* **What to produce**:
Go over the records and copy every line with the string "group".

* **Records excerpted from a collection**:
*** Block opens ***

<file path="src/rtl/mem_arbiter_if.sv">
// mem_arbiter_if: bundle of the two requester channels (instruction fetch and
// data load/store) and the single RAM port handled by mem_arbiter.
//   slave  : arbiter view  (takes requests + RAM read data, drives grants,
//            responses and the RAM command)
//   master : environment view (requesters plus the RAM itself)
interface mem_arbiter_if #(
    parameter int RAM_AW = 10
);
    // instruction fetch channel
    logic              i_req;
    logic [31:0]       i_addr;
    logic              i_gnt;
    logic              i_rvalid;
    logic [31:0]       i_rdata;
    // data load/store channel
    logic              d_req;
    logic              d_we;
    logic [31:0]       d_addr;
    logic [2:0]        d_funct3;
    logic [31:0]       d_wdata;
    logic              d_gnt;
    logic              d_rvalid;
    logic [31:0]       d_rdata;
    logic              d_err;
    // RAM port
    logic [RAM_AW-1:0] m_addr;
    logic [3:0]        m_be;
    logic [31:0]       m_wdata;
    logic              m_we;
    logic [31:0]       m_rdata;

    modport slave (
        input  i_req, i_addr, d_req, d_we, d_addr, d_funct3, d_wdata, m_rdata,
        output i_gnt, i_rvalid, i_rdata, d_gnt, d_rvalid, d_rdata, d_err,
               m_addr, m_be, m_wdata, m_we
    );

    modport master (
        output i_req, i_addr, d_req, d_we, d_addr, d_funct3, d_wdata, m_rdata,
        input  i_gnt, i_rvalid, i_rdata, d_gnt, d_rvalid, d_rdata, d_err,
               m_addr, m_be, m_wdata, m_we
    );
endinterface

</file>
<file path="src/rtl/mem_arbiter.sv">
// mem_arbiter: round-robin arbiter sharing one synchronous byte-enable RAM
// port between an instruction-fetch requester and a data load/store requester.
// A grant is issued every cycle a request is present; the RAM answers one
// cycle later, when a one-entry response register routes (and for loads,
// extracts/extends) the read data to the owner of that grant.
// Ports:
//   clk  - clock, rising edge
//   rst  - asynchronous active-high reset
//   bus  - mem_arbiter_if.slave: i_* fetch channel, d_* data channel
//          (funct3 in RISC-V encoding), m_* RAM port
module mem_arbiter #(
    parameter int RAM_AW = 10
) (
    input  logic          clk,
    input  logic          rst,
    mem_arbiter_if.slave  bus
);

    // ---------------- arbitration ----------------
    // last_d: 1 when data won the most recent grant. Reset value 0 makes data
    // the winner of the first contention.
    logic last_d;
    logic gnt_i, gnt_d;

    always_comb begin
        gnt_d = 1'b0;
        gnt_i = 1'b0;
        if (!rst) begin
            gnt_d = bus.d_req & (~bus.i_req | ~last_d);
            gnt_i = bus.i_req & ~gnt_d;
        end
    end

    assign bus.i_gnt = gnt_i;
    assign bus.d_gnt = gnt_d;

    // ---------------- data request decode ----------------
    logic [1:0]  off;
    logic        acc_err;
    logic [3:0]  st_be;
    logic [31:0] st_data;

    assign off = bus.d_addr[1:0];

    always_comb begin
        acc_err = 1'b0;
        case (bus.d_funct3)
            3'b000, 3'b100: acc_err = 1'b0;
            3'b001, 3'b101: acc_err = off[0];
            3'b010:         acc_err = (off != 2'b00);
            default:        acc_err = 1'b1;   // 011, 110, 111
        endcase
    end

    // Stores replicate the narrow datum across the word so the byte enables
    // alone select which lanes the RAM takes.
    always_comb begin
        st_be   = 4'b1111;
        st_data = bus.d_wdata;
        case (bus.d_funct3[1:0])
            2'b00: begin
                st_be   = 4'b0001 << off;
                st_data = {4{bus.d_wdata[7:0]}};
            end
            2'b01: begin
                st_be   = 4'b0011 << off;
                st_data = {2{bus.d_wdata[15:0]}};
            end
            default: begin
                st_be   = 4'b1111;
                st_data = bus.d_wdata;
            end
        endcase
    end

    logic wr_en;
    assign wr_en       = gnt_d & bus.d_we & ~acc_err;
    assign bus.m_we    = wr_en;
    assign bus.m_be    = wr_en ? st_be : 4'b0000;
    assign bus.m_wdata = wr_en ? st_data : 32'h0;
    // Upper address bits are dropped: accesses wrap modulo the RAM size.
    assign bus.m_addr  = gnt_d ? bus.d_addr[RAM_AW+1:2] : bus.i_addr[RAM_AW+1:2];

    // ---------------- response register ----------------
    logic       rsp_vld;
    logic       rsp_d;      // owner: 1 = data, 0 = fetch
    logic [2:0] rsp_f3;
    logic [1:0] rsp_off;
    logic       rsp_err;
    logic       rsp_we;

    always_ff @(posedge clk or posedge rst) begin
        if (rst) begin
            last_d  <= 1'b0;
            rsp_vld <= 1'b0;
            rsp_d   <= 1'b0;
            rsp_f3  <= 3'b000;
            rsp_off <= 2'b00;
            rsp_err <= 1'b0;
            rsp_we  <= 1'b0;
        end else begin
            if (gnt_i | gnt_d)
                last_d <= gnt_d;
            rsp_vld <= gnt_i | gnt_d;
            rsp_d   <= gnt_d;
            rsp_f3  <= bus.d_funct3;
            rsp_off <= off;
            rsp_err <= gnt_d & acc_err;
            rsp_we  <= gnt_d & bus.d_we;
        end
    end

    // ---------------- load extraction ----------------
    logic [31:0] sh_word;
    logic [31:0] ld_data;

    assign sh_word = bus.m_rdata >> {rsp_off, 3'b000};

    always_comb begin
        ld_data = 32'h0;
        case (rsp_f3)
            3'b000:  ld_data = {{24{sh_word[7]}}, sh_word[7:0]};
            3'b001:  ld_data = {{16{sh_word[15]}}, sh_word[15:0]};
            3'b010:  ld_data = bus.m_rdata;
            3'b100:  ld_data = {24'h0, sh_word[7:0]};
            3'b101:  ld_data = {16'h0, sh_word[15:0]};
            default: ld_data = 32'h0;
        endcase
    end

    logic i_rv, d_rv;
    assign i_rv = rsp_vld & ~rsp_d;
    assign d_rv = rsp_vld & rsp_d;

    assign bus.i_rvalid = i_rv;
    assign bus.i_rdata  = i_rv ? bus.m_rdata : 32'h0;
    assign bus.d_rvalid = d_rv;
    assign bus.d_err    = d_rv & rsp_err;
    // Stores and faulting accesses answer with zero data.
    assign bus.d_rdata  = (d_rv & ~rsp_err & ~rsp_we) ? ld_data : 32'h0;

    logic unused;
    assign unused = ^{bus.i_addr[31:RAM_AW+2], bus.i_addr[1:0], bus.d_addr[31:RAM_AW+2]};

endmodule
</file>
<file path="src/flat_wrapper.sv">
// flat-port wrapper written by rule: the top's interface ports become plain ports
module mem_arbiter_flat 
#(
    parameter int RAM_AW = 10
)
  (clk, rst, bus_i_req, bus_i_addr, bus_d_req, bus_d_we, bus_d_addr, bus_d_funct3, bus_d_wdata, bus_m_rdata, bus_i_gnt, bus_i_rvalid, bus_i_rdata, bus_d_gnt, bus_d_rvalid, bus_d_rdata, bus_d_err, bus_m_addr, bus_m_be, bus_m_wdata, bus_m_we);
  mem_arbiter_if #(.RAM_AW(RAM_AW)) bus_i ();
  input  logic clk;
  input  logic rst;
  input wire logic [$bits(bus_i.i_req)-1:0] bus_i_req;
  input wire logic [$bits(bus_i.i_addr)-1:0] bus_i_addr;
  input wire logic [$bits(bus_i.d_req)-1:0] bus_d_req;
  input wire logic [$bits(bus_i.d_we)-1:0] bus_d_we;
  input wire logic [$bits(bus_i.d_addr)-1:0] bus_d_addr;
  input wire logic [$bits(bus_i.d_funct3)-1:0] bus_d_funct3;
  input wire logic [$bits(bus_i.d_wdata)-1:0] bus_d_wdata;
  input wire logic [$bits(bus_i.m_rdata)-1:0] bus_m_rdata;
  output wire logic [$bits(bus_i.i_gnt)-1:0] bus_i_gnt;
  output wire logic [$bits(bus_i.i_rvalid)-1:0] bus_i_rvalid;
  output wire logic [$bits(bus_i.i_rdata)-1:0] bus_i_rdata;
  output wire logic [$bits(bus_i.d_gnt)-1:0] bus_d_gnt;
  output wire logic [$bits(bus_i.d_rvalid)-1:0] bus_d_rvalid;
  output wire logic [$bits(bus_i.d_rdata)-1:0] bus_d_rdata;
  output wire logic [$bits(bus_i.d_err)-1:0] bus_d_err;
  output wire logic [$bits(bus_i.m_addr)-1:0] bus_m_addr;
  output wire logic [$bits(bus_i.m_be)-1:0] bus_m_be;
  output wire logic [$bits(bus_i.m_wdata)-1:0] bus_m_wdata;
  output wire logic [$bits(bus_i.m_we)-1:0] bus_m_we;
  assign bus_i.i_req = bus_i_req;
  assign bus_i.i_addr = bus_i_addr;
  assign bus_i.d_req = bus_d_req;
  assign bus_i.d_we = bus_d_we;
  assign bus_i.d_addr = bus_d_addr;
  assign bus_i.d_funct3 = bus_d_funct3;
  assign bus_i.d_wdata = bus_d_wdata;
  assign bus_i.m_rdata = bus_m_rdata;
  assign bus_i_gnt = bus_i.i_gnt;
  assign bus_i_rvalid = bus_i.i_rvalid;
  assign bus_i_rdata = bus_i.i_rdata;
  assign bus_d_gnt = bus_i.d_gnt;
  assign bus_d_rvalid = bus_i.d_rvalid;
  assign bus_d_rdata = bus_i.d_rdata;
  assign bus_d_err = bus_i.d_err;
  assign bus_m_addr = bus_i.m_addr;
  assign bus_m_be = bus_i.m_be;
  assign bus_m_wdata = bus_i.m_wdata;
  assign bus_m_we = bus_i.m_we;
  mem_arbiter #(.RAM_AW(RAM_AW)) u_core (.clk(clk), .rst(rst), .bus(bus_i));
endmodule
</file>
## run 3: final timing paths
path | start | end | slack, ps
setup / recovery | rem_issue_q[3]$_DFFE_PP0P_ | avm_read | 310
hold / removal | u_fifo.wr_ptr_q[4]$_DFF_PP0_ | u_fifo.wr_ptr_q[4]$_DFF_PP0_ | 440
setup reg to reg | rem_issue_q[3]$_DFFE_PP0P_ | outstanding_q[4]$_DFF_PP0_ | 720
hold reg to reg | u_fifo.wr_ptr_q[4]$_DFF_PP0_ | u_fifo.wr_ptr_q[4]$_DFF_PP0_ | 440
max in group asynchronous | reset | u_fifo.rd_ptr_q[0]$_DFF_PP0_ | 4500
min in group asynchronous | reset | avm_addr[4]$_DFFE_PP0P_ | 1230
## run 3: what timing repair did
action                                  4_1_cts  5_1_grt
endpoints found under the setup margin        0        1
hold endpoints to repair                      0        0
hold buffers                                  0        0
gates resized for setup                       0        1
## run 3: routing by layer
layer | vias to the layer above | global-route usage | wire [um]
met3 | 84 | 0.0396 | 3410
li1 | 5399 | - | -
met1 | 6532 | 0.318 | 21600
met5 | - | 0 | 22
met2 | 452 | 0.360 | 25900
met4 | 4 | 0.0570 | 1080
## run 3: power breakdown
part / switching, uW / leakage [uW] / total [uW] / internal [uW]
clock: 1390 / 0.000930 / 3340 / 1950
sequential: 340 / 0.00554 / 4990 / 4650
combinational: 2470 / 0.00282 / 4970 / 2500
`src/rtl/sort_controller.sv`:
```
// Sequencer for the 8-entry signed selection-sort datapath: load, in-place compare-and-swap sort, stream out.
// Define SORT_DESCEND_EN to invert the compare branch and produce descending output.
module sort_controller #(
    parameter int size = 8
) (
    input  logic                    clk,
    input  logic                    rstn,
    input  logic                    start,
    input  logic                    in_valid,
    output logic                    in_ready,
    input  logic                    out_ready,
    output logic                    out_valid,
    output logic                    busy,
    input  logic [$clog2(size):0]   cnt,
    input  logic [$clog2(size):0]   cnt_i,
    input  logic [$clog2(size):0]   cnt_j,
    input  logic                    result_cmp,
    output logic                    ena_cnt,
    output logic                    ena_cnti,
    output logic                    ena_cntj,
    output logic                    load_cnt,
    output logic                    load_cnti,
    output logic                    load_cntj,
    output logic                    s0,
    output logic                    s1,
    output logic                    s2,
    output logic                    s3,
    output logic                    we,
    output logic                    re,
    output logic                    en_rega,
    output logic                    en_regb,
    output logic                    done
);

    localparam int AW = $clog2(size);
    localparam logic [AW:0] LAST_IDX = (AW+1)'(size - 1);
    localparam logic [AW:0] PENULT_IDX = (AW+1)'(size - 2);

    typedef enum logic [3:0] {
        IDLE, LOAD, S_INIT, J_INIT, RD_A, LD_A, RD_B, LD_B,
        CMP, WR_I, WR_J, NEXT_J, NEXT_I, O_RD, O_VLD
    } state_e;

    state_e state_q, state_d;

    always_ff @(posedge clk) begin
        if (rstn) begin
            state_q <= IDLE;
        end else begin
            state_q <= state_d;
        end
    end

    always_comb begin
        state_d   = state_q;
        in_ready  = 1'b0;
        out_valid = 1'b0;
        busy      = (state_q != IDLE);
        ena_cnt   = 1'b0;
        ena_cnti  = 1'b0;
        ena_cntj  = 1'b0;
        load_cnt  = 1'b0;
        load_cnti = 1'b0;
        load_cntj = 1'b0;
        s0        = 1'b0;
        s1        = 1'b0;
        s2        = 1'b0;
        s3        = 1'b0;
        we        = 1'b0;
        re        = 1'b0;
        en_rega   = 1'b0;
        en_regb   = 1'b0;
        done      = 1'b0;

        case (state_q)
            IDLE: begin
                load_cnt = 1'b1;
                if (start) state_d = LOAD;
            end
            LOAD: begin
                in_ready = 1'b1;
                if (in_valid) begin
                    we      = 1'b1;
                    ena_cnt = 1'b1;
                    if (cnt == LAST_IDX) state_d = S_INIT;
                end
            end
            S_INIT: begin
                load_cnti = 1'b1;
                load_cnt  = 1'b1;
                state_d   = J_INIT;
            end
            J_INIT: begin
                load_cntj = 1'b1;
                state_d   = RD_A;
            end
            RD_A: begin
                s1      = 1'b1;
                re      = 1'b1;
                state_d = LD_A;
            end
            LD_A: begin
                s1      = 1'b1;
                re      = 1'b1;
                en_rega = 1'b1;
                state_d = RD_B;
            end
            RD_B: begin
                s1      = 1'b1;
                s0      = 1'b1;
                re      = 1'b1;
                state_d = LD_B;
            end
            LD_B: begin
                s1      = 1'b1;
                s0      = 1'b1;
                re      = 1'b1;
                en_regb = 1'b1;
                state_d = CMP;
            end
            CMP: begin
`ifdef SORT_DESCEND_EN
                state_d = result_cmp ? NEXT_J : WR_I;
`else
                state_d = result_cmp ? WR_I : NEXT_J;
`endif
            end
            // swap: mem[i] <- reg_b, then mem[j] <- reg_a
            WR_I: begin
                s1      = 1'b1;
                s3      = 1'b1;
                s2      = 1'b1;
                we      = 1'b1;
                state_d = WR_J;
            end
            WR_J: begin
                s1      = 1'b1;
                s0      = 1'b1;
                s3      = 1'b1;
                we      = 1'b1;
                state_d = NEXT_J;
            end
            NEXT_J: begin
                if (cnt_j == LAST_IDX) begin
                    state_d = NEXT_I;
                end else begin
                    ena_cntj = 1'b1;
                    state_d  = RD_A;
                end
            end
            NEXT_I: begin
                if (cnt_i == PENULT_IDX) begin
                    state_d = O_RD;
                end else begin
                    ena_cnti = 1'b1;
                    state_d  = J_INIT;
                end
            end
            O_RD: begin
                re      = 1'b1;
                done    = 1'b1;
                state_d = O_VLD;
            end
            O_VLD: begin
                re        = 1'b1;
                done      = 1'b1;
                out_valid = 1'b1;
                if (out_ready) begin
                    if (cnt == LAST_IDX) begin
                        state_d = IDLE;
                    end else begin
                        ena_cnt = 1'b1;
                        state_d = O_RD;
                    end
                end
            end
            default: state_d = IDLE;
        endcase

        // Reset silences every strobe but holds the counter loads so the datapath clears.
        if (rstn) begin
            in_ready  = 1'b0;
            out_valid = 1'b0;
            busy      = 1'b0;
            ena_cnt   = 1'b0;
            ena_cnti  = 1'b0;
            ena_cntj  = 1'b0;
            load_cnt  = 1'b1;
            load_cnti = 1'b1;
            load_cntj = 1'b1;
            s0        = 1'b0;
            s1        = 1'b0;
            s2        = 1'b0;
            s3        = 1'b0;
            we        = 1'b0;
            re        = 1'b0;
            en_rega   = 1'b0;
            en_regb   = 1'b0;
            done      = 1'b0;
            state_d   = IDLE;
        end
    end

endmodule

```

*** Block closes ***

* **Exercise response**:
max in group asynchronous | reset | u_fifo.rd_ptr_q[0]$_DFF_PP0_ | 4500
min in group asynchronous | reset | avm_addr[4]$_DFFE_PP0P_ | 1230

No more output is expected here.